Al contemplar con fervor y humilde discernimiento, en espíritu de oración, el ícono del Bautismo del Señor, distinguimos, reconocemos y somos testigos del misterio de la Santísima Trinidad y la perfecta revelación de Dios en la persona divino-humana de Jesucristo. Así, el ícono de la “Manifestación del Señor en el Jordán” o “Teofanía”, describe precisamente esa “apertura de los cielos”, en la cual el Espíritu Santo, en forma de paloma, irradia y revela la disposición divina sobre el Nuevo Adán (I Corintios 15, 45), Jesucristo, Hijo de Dios encarnado, Quien, con Su bautizo en la Cruz, habrá de lavar los pecados del mundo (Hebreos 9, 14; Romanos 6, 3-4; Colosenses 2, 12,14). Siendo bautizado, Cristo el Señor hace posible la manifestación de la Santísima Trinidad, Quien declara por medio de la voz del Padre: “Este es Mi Hijo amado, en Quien me complazco” (Mateo 3, 13-17).

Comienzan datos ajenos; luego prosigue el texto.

`src/hdl/epdf_pkg.sv`:
```
// echo pulse distance filter: shared constants and types
// used by every module of the block, depends on nothing
package epdf_pkg;

  // field widths
  localparam int unsigned CAP_W  = 16;
  localparam int unsigned DIST_W = 17;

  // capture value that the timer wraps at
  localparam logic [CAP_W-1:0] WRAP_TOP = 16'hFFFF;

  // reset value of the step limit register
  localparam logic [DIST_W-1:0] LIMIT_RESET = 17'd200;

  // distance scale: width * 17 / 10, done as width * (17 * ceil(2^25 / 10)) >> 25
  // (exact for any width * 17 below 2^21)
  localparam int unsigned DIST_NUM   = 17;
  localparam int unsigned DIST_DEN   = 10;
  localparam int unsigned DIST_SH    = 25;
  localparam int unsigned DIST_K_W   = 26;
  localparam int unsigned DIST_RECIP = ((32'd1 << DIST_SH) + DIST_DEN - 1) / DIST_DEN;
  localparam logic [DIST_K_W-1:0] DIST_K = DIST_K_W'(DIST_RECIP * DIST_NUM);

  // largest distance a pulse can give
  localparam logic [DIST_W-1:0] DIST_MAX = 17'd111409;

  // one word pushed into the window chain
  typedef struct packed {
    logic              push;
    logic [DIST_W-1:0] data;
  } epdf_push_t;

endpackage

```
`src/hdl/epdf_cell.sv`:
```
// one window cell: holds a stored distance and hands it to its neighbor on a push
// depends on epdf_pkg
module epdf_cell (
  input  logic                        clk,
  input  logic                        rst,
  input  logic                        shift_en,
  input  logic [epdf_pkg::DIST_W-1:0] d,
  output logic [epdf_pkg::DIST_W-1:0] q
);

  // entry register, cleared at reset so the window starts all zero
  always_ff @(posedge clk) begin
    if (rst) begin
      q <= '0;
    end else if (shift_en) begin
      q <= d;
    end
  end

endmodule

```
`src/hdl/epdf_window.sv`:
```
// distance window: a row of cells holding the last DEPTH distances plus the running sum
// depends on epdf_pkg and epdf_cell
module epdf_window #(
  parameter  int unsigned DEPTH = 8,
  localparam int unsigned SUM_W = epdf_pkg::DIST_W + $clog2(DEPTH)
) (
  input  logic                   clk,
  input  logic                   rst,
  input  epdf_pkg::epdf_push_t   push,
  output logic [SUM_W-1:0]       sum
);

  logic [epdf_pkg::DIST_W-1:0] q [DEPTH];
  logic [SUM_W-1:0]            sum_next;

  // chain of cells, the newest distance enters at cell 0, the oldest leaves the last cell
  for (genvar i = 0; i < DEPTH; i++) begin : g_cell
    if (i == 0) begin : g_head
      epdf_cell u_cell (
        .clk      (clk),
        .rst      (rst),
        .shift_en (push.push),
        .d        (push.data),
        .q        (q[i])
      );
    end else begin : g_body
      epdf_cell u_cell (
        .clk      (clk),
        .rst      (rst),
        .shift_en (push.push),
        .d        (q[i-1]),
        .q        (q[i])
      );
    end
  end

  // running sum: drop the entry that falls off the end, add the new one
  assign sum_next = sum - SUM_W'(q[DEPTH-1]) + SUM_W'(push.data);

  always_ff @(posedge clk) begin
    if (rst) begin
      sum <= '0;
    end else if (push.push) begin
      sum <= sum_next;
    end
  end

endmodule

```
`src/hdl/echo_pulse_distance_filter_unit.sv`:
```
// Echo pulse distance filter. One edge word per cycle is accepted unless the pipeline
// stalls. A rising edge arms the block and a falling edge closes the pulse; edges in the
// wrong phase are dropped. A closed pulse gives one result word, formed in registered steps:
// width, scaled distance, outlier check with window push, then the new average. The outlier
// check reads the average of the previous pulse, which is up to date because the check waits
// while stage three still holds a word, so also while the output register is stalled. Reset
// clears the whole window. Depends on epdf_pkg and epdf_window.
module echo_pulse_distance_filter_unit #(
  parameter int unsigned FILTER_DEPTH = 8
) (
  input  logic                         clk,
  input  logic                         rst,
  input  logic                         cfg_wr_en,
  input  logic [epdf_pkg::DIST_W-1:0]  cfg_wr_data,
  input  logic                         in_valid,
  output logic                         in_ready,
  input  logic [epdf_pkg::CAP_W-1:0]   capture_value,
  input  logic                         pin_level,
  input  logic                         warmed_up,
  output logic                         out_valid,
  input  logic                         out_ready,
  output logic [epdf_pkg::DIST_W-1:0]  distance_mm,
  output logic [epdf_pkg::DIST_W-1:0]  average_mm,
  output logic                         replaced
);

  localparam int unsigned DEPTH_LOG = $clog2(FILTER_DEPTH);
  localparam int unsigned SUM_W     = epdf_pkg::DIST_W + DEPTH_LOG;
  localparam int unsigned AVG_SH    = SUM_W + DEPTH_LOG;
  localparam int unsigned PROD_W    = 2 * SUM_W + 1;
  localparam logic [SUM_W:0] AVG_MUL =
    (SUM_W+1)'(((64'd1 << AVG_SH) + 64'(FILTER_DEPTH) - 64'd1) / 64'(FILTER_DEPTH));
  localparam logic [SUM_W-1:0] SUM_MAX =
    SUM_W'(64'(FILTER_DEPTH) * 64'(epdf_pkg::DIST_MAX));
  localparam int unsigned DPROD_W = epdf_pkg::CAP_W + epdf_pkg::DIST_K_W;

  // control state
  logic                        edge_phase;
  logic [epdf_pkg::DIST_W-1:0] step_limit;
  logic [epdf_pkg::DIST_W-1:0] current_average;
  logic                        r1_valid, r2_valid, r3_valid;

  // payload
  logic [epdf_pkg::CAP_W-1:0]  rise_capture;
  logic [epdf_pkg::CAP_W-1:0]  r1_width;
  logic                        r1_warm;
  logic [epdf_pkg::DIST_W-1:0] r2_dist;
  logic                        r2_warm;
  logic [epdf_pkg::DIST_W-1:0] r3_dist;
  logic                        r3_rep;

  logic                        in_fire, pulse_end;
  logic                        r1_move, r2_move, r3_move;
  logic [epdf_pkg::CAP_W-1:0]  width_in;
  logic [DPROD_W-1:0]          dist_prod;
  logic [epdf_pkg::DIST_W-1:0] dist_raw;
  logic [epdf_pkg::DIST_W-1:0] dist_diff;
  logic                        is_outlier;
  logic [epdf_pkg::DIST_W-1:0] dist_kept;
  logic [SUM_W-1:0]            window_sum;
  logic [PROD_W-1:0]           avg_prod;
  logic [epdf_pkg::DIST_W-1:0] avg_new;
  epdf_pkg::epdf_push_t        win_push;

  // stage moves; the outlier stage waits until the previous result has left stage three,
  // so the average it reads is always up to date
  assign r3_move  = r3_valid && (!out_valid || out_ready);
  assign r2_move  = r2_valid && !r3_valid;
  assign r1_move  = r1_valid && (!r2_valid || r2_move);
  assign in_ready = !r1_valid || r1_move;
  assign in_fire  = in_valid && in_ready;
  assign pulse_end = in_fire && edge_phase && !pin_level;

  // pulse width, with the wrap case when the falling capture is not past the rising one
  always_comb begin
    if (capture_value > rise_capture) begin
      width_in = capture_value - rise_capture;
    end else begin
      width_in = (epdf_pkg::WRAP_TOP - rise_capture) + capture_value;
    end
  end

  // width to millimetres
  assign dist_prod = DPROD_W'(r1_width) * DPROD_W'(epdf_pkg::DIST_K);
  assign dist_raw  = dist_prod[epdf_pkg::DIST_SH +: epdf_pkg::DIST_W];

  // outlier check against the previous average
  always_comb begin
    if (r2_dist >= current_average) begin
      dist_diff = r2_dist - current_average;
    end else begin
      dist_diff = current_average - r2_dist;
    end
    is_outlier = r2_warm && (dist_diff > step_limit);
    dist_kept  = is_outlier ? current_average : r2_dist;
  end

  assign win_push.push = r2_move;
  assign win_push.data = dist_kept;

  // window of stored distances; while stage three holds a word the sum is the one
  // right after that word's push, since no other push can happen meanwhile
  epdf_window #(
    .DEPTH (FILTER_DEPTH)
  ) u_window (
    .clk  (clk),
    .rst  (rst),
    .push (win_push),
    .sum  (window_sum)
  );

  // average = window sum / depth by reciprocal multiply
  assign avg_prod = PROD_W'(window_sum) * PROD_W'(AVG_MUL);
  assign avg_new  = avg_prod[AVG_SH +: epdf_pkg::DIST_W];

  // control registers
  always_ff @(posedge clk) begin
    if (rst) begin
      edge_phase      <= 1'b0;
      step_limit      <= epdf_pkg::LIMIT_RESET;
      current_average <= '0;
      r1_valid        <= 1'b0;
      r2_valid        <= 1'b0;
      r3_valid        <= 1'b0;
      out_valid       <= 1'b0;
    end else begin
      if (cfg_wr_en) begin
        step_limit <= cfg_wr_data;
      end
      if (in_fire) begin
        if (!edge_phase && pin_level) begin
          edge_phase <= 1'b1;
        end else if (edge_phase && !pin_level) begin
          edge_phase <= 1'b0;
        end
      end
      if (pulse_end) begin
        r1_valid <= 1'b1;
      end else if (r1_move) begin
        r1_valid <= 1'b0;
      end
      if (r1_move) begin
        r2_valid <= 1'b1;
      end else if (r2_move) begin
        r2_valid <= 1'b0;
      end
      if (r2_move) begin
        r3_valid <= 1'b1;
      end else if (r3_move) begin
        r3_valid <= 1'b0;
      end
      if (r3_move) begin
        out_valid       <= 1'b1;
        current_average <= avg_new;
      end else if (out_ready) begin
        out_valid <= 1'b0;
      end
    end
  end

  // payload registers
  always_ff @(posedge clk) begin
    if (in_fire && !edge_phase && pin_level) begin
      rise_capture <= capture_value;
    end
    if (pulse_end) begin
      r1_width <= width_in;
      r1_warm  <= warmed_up;
    end
    if (r1_move) begin
      r2_dist <= dist_raw;
      r2_warm <= r1_warm;
    end
    if (r2_move) begin
      r3_dist <= dist_kept;
      r3_rep  <= is_outlier;
    end
    if (r3_move) begin
      distance_mm <= r3_dist;
      average_mm  <= avg_new;
      replaced    <= r3_rep;
    end
  end

`ifndef SYNTHESIS
  // results stay within the range a pulse can give
  a_out_range: assert property (@(posedge clk) disable iff (rst)
    out_valid |-> (distance_mm <= epdf_pkg::DIST_MAX && average_mm <= epdf_pkg::DIST_MAX))
    else $error("result out of range");

  // running sum never exceeds a full window of largest distances
  a_sum_range: assert property (@(posedge clk) disable iff (rst)
    window_sum <= SUM_MAX)
    else $error("window sum out of range");

  // a new result word only comes out of stage three
  a_out_source: assert property (@(posedge clk) disable iff (rst)
    $rose(out_valid) |-> $past(r3_valid))
    else $error("result word without a pulse behind it");

  // the outlier stage never runs while the previous average is still being formed
  a_avg_order: assert property (@(posedge clk) disable iff (rst)
    r2_move |-> !r3_valid)
    else $error("outlier check read a stale average");
`endif

endmodule

```
`config.mk`:
```
export PLATFORM = sky130hd
export DESIGN_NAME = echo_pulse_distance_filter_unit
export DESIGN_NICKNAME = d
export VERILOG_FILES = /design/src/hdl/epdf_pkg.sv /design/src/hdl/epdf_cell.sv /design/src/hdl/epdf_window.sv /design/src/hdl/echo_pulse_distance_filter_unit.sv
export SDC_FILE = /design/constraint.sdc
export NUM_CORES = 1
export LEC_CHECK = 0
export BUFFER_PORTS_ARGS = -buffer_cell sky130_fd_sc_hd__buf_2
export CAP_MARGIN = 20
export CELL_PAD_IN_SITES_DETAIL_PLACEMENT = 2
export CELL_PAD_IN_SITES_GLOBAL_PLACEMENT = 2
export CORE_UTILIZATION = 38
export CTS_BUF_LIST = sky130_fd_sc_hd__clkbuf_8
export CTS_CLUSTER_SIZE = 24
export DETAILED_ROUTE_END_ITERATION = 8
export PLACE_DENSITY = 0.78
export SYNTH_ARGS = -nofsm -noshare
export SYNTH_HDL_FRONTEND = slang
export SYNTH_SLANG_ARGS = --single-unit
export TNS_END_PERCENT = 20
```
`constraint.sdc`:
```
create_clock -name clk -period 8.2 [get_ports clk]
set_input_delay 0.82 -clock clk [delete_from_list [all_inputs] [get_ports clk]]
set_output_delay 0.82 -clock clk [all_outputs]
set_load 0.005 [all_outputs]
```
# ---- Yosys cells after proc, flatten, opt, wreduce, memory -nomap -nowiden
# Cells that the tools add are included.
dict set report totals {
  ff_bits 299
  output_inout_bits 37
  ram_bits 0
  wordCells 76
  mem_bits_ro 0
  memories 0
  latchBits 0
}
dict set report classes {
  muxes 13
  order_cmp 3
  reduce_logical 26
  addsub 7
  n_eq_ne 0
  multipliers 1
  n_div 0
  bitwise_logic 0
  shifts 0
}
# cell count
set ops {}
lappend ops {{multiplier 16 x 24 -> 40 bit, second input constant} 1}
lappend ops {{2-to-1 mux 17 bit} 2}
lappend ops {{subtractor 17 bit} 2}
lappend ops {{adder 20 x 17 -> 20 bit} 1}
lappend ops {{subtractor 20 x 17 -> 20 bit} 1}
lappend ops {{greater-or-equal comparator 17 bit} 1}
lappend ops {{> comparator 17 bit} 1}
lappend ops {{adder 16 bit} 1}
lappend ops {{> comparator 16 bit} 1}
lappend ops {{2-to-1 mux 16 bit} 1}
lappend ops {{subtractor 16 bit} 1}
lappend ops {{subtractor 16 bit, first input constant} 1}
lappend ops {{logical AND 1 bit} 11}
lappend ops {{2-to-1 mux 1 bit} 10}
lappend ops {{nonzero test 2 bit} 5}
lappend ops {{logical NOT 1 bit} 6}
lappend ops {{logical OR 1 bit} 3}
lappend ops {{AND reduction 2 bit} 1}

# ---- Longest topological paths before layout
dict set report depth {
  word_depth 9
  ltp_mapped 42
  ltp_nobuf 37
}

# ---- Hierarchy
# Synthesis repeated with hierarchy kept, for this count alone.
dict set report unflattened {
  cells_unflattened 2079
  area_unflattened_um2 20955.1
}
# mod seq_area_each_um2 area_each_um2 instances cells_per_inst
set by_module_without_submodules {}
lappend by_module_without_submodules {echo_pulse_distance_filter_unit 3903.7 13695.6 1 1329}
lappend by_module_without_submodules {epdf_cell 340.3 614.3 8 55}
lappend by_module_without_submodules {epdf_window 400.4 2344.7 1 310}

# ---- Worst setup path before layout
# No wires, ideal clock.
dict set report synth_timing {
  path_kind {register -> register}
  start {register current_average[3] in the netlist's numbering}
  end {register u_window.sum[19]}
  stages_incl_launch_ff 42
  path_buffers 5
  t_arrival_ns 7.522
  path_slack_ns 0.563
  t_required_ns 8.085
  setup_ns 0.115
  path_cell_list {dfxtp_1 inv_1 ha_1 buf_4 and2_4 a221oi_2 a211o_1 a21oi_2 o211ai_1 and2_1 buf_6 buf_6 mux2_2 a31oi_1 o31ai_1 xor2_1 ha_1 a21o_1 [... 6 more ...] nand2_1 nand3_1 buf_2 buf_2 mux2i_1 fa_1 ha_1 a21o_1 a21oi_1 nor2b_1 o311a_1 o31ai_1 a211o_1 o21ai_0 a21oi_1 a31oi_1 and3_1 o21a_1}
}
dict set report synth_via {
  elab_chain_len 6
}
# element line
set synth_rtl {}
lappend synth_rtl {{start, declared} echo_pulse_distance_filter_unit.sv:40} ;# logic [epdf_pkg::DIST_W-1:0] current_average;
lappend synth_rtl {{start signal, assigned} echo_pulse_distance_filter_unit.sv:154} ;# current_average <= avg_new;
lappend synth_rtl {{subtractor 17 bit (tied with other cells)} echo_pulse_distance_filter_unit.sv:92} ;# dist_diff = current_average - r2_dist;
lappend synth_rtl {{2-to-1 mux 17 bit *} echo_pulse_distance_filter_unit.sv:89} ;# if (r2_dist >= current_average) begin
lappend synth_rtl {{> comparator 17 bit *} echo_pulse_distance_filter_unit.sv:94} ;# is_outlier = r2_warm && (dist_diff > step_limit);
lappend synth_rtl {{logical AND 1 bit *} echo_pulse_distance_filter_unit.sv:94}
lappend synth_rtl {{2-to-1 mux 17 bit *} echo_pulse_distance_filter_unit.sv:95} ;# dist_kept = is_outlier ? current_average : r2_dist;
lappend synth_rtl {{named net dist_kept (one bit)} echo_pulse_distance_filter_unit.sv:59} ;# logic [epdf_pkg::DIST_W-1:0] dist_kept;
lappend synth_rtl {{adder 20 x 17 -> 20 bit *} epdf_window.sv:38} ;# assign sum_next = sum - SUM_W'(q[DEPTH-1]) + SUM_W'(push.data);
lappend synth_rtl {{end signal, assigned} epdf_window.sv:44} ;# sum <= sum_next;
lappend synth_rtl {{end, declared} epdf_window.sv:10} ;# output logic [SUM_W-1:0] sum
# Mark *: on every way through the listed nets, which the timed path passes. The rest lies on a longest branch.
# A chain may end at the register's enable or synchronous reset.

# ---- Worst setup path in the final report
# Same ends and word-level chain as after synthesis.

==> metrics.log <==
INFO  metric worst_setup_path_start_kind = register
INFO  metric postRouteAntennaNets = 0
INFO  metric synth_area_leader_cell = sky130_fd_sc_hd__dfxtp_1
INFO  metric post_route_fraction_of_the_period_consumed_by_the_critical_path = 96.0%
INFO  metric yosys_warnings = 0
INFO  metric async_flop_share = 0%
INFO  metric maxClockFrequency = 0.127 GHz
INFO  metric fp.dieArea = between 0.05 and 0.06 mm^2
INFO  metric nets = 2599
INFO  metric critPathRequiredTime = just under 9 ns
INFO  metric overflow = 0
INFO  metric total_negative_setup_slack = 0 ns
INFO  metric die_y = 230 um
INFO  metric mappedNetlistNets = around 2500
INFO  metric wl_per_cell = 20.5 um
INFO  metric first_pass_grt_wire_length = 93700 um
INFO  metric hold_ws = between 0.3 and 0.4 ns
INFO  metric yosysTopAreaCellShare = 19.7%
INFO  metric final_common_cell = sky130_fd_sc_hd__nand2_1
INFO  metric core_area = 0.0514 mm^2
INFO  metric timing.final.max_slew_violations = 0
INFO  metric dominantRegCellSynth = sky130_fd_sc_hd__dfxtp_1
INFO  metric detailroute.via_count = 15100
INFO  metric worst-endpoint-arrival = 8.43 ns
INFO  metric worst_slack = around 0.33 ns
INFO  metric critPathMostFrequentCell = sky130_fd_sc_hd__a21o_1
INFO  metric pwr-share-clk = 36.5%
INFO  metric synth-seq-cells = 299
INFO  metric clk_transition_reported_paths = 0.06 ns
INFO  metric clkSinkCount = 299
INFO  metric worstHoldPathType = input port to register
INFO  metric clk_path_buf_depth = 3
INFO  metric net_switching_share_of_the_total_power = 32.5%
INFO  metric synth_cells = 2078
INFO  metric power_frac_seq = between 30% and 40%
INFO  metric yosysUniqueCellTypes = 64
INFO  metric depth_of_the_cts_h_tree = 2
INFO  metric count_of_placed_standard_cells_including_taps = approximately 2800
INFO  metric via_count_of_the_first_global_routing_pass = 17300
INFO  metric clock_tree_from_tritoncts = built
INFO  metric instances_no_fill = 2907
INFO  metric cell_internal_pwr = 0.00281 W
INFO  metric drcViolationCount = 0
INFO  metric drive_gt1_share = a little under an eighth
INFO  metric drt_first_iter_violations = 478
INFO  metric finalWirelength = 59600 um
INFO  metric num_antenna_cells = 0
INFO  metric die_x = 230 um
INFO  metric timing.critical_path.max_delay_family = compound AO/OA/AOI/OAI gates
INFO  metric status = complete, no violations
INFO  metric drtPass1Iterations = 4
INFO  metric power.leakage = 9.84 nW
INFO  metric power.combinational.fraction = 25.3%
INFO  metric port-buffer-count = 76
INFO  metric skew = 0.0354 ns
INFO  metric p_sw = 0.00135 W
INFO  metric synth.yosys.seq_area_share = ~35%
INFO  metric hold_violations = 0
INFO  metric synth_edf_count = 104
INFO  metric worst_setup_path_end_kind = register
INFO  metric final_util = 43.9%
INFO  metric worst_skew_late_latency = 0.68 ns
INFO  metric power-per-cell-area = around 180 mW/mm^2
INFO  metric preCtsSetupSlack = -0.379 ns
INFO  metric cts_hold_repair.buffers = 0
INFO  metric floorplan.io_pins = 77
INFO  metric worstPathBufferInverterCount = 2
INFO  metric detailedPlacementHpwl = ~46000 um
INFO  metric grt_max_degree = 98
INFO  metric worst_pin_slew = 1.01 ns
INFO  metric timing.slew.headroom = between 30% and 40%
INFO  metric max_cap_viol_count = 0
INFO  metric critical_path_peak_fanout = 8
INFO  metric final_period_minus_worst_setup_slack = 7.87 ns
INFO  metric initial_core_util = 38.6%
INFO  metric crit_path_top_delay_cell = sky130_fd_sc_hd__fa_1
INFO  metric worst_ir_drop_vdd = between 0.0001 and 0.00015 V
INFO  metric area_delta_synth_final = 13.7%
INFO  metric setup_violations = 0
INFO  metric max_stage_delay = ~0.5 ns
INFO  metric groute.usage.overall = 22.6%
INFO  metric layout.cells.most_common_list = sky130_fd_sc_hd__nand2_1, sky130_fd_sc_hd__inv_1, sky130_fd_sc_hd__ha_1
INFO  metric gp_congestion = around 0.85
INFO  metric master_cell_of_the_clock_root_buffer = sky130_fd_sc_hd__clkbuf_8
INFO  metric crit_type = register to register
INFO  metric yosys-top-cells-area = sky130_fd_sc_hd__dfxtp_1, sky130_fd_sc_hd__edfxtp_1, sky130_fd_sc_hd__ha_1
INFO  metric core.rowCount = 83
INFO  metric syn-cell-area = 0.0198 mm^2
INFO  metric postSynthAreaPerCell = roughly 9.5 um^2
INFO  metric route.detailed.vias_per_inst = 5.18
INFO  metric numCtsBuffers = 56
INFO  metric antenna_found_initial = 0
-- cells by family (layout without fill, tap and decap cells) --
logic type,count (synthesis),count (layout),share of synthesized area (%)
DFF,299,299,35.4
buffers and inverters,367,516,7.11
and+or+nand+nor,535,535,11.3
muxes,43,43,2.23
xor gates and xnor gates,56,56,2.47
AOI/OAI and AO/OA,399,399,12.1
adders and majority gates,379,379,29.4
-- power by group through the flow --
stage / sequential, W / combinational [W] / clock [W]
4_1_cts: 0.00159 / 0.00105 / 0.00157
6_report: 0.00159 / 0.00105 / 0.00152
3_3_place_gp: 0.00162 / 0.000967 / 0
3_5_place_dp: 0.00162 / 0.00103 / 0
2_1_floorplan: 0.00161 / 0.000681 / 0
5_1_grt: 0.00159 / 0.00117 / 0.00164
-- cell type report --
cell class,instances,area (um^2)
clock inverters,39,274
flip-flops and latches,299,7030
fillers,5517,28800
inverters,292,1100
multi-input cells,1412,11700
clock buffers,66,908
repair buffers,119,752
well taps,680,851
-- flip-flops by register name, indices dropped and copies added, names as in the netlist --
register,count
r2_valid,1
distance_mm,17
u_window.g_cell.g_body.u_cell.q,119
replaced,1
r1_valid,1
average_mm,17
current_average,17
step_limit,17
r1_warm,1
r3_rep,1
rise_capture,16
r2_warm,1
edge_phase,1
r3_valid,1
u_window.sum,20
out_valid,1
r2_dist,17
u_window.g_cell.g_head.u_cell.q,17
r1_width,16
r3_dist,17
-- final timing paths --
check / slack, ns / startpoint / cells past startpoint / endpoint
max: 0.33 / current_average[3] / 37 / u_window.sum[19]
min: 0.33 / warmed_up / 1 / r1_warm
max reg2reg: 0.33 / current_average[3] / 37 / u_window.sum[19]
min reg2reg: 0.41 / r3_dist[13] / 0 / distance_mm[13]
-- Yosys cell counts (all sizes together) (16+ instances only) --
master    n
a21o     41
a21oi   226
buf      18
clkbuf   57
dfxtp   195
edfxtp  104
fa      144
ha      235
inv     291
mux2i    37
nand2   346
nand3    16
nor2     87
nor2b    18
o21a     27
o21ai    38
xnor2    36
xor2     20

La manifestación del Espíritu Santo en forma de paloma, descendiendo en y sobre Dios Hijo certifica que Cristo porta el signo de la presencia del Espíritu, “siendo la manifestación de Dios y, al mismo tiempo, Quien la hace posible, sujeto y objeto de la manifestación divina”. En otras palabras, dice el padre Andrei Scrima, “Cristo vino al mundo para que el Espíritu se pudiera manifestar de forma plena”, porque Cristo nace por obra del Espíritu, es portador del Espíritu y también Él obra por medio del Espíritu (Andrei Scrima, Biserica Liturgică, Editura Humanitas, Bucureşti, 2005, pp.167; 163).

De acuerdo a San Cirilo de Jerusalén, “El Jordán es el principio del Evangelio”, es decir, el inicio de la Buena Nueva y la aproximación del Reino de los Cielos, de la liberación de la oscuridad y de la evidencia de la presencia y la obra salvadora de Dios en el mundo.

La palabra “bautismo” (en griego, “sumergir”) significa, precisamente, un “baño”, una “inmersión”. Es decir, en clave teológica, el hombre renovado “por medio del agua del bautismo y de la palabra” (Efesios 5, 26), se vuelve la epifanía de Dios, porque “los que habéis sido bautizados en Cristo os habéis revestido de Cristo” (Gálatas 3, 27). “La gloria de Dios”, decía San Irineo, “es el hombre vivo, renovado para adquirir el conocimiento” (Colosenses 3, 10), y la vida del hombre es conocer a Dios. El hombre vivo es el hombre libre de pecado, quien, mediante “el baño de regeneración” (Tito 3, 5), “se ha lavado y ha visto” (Juan 9, 8-22) a Cristo, “el Sol que nace de lo alto” (Lucas 1, 78).

En conclusión, el Bautismo del Señor es el aval de nuestra renovación y de que hemos sido marcados por el Espíritu, de nuestro nacimiento “desde lo alto” (Juan 3, 3-7), “por la regeneración del Espíritu” (Tito 3, 5); es la muerte del hombre viejo, pero al mismo tiempo es resurrección, porque el descendimiento de Cristo a lo profundo del Jordán es un avance del descenso a los infiernos, que anuncia Su Resurrección de entre los muertos y la restauración y salvación del hombre.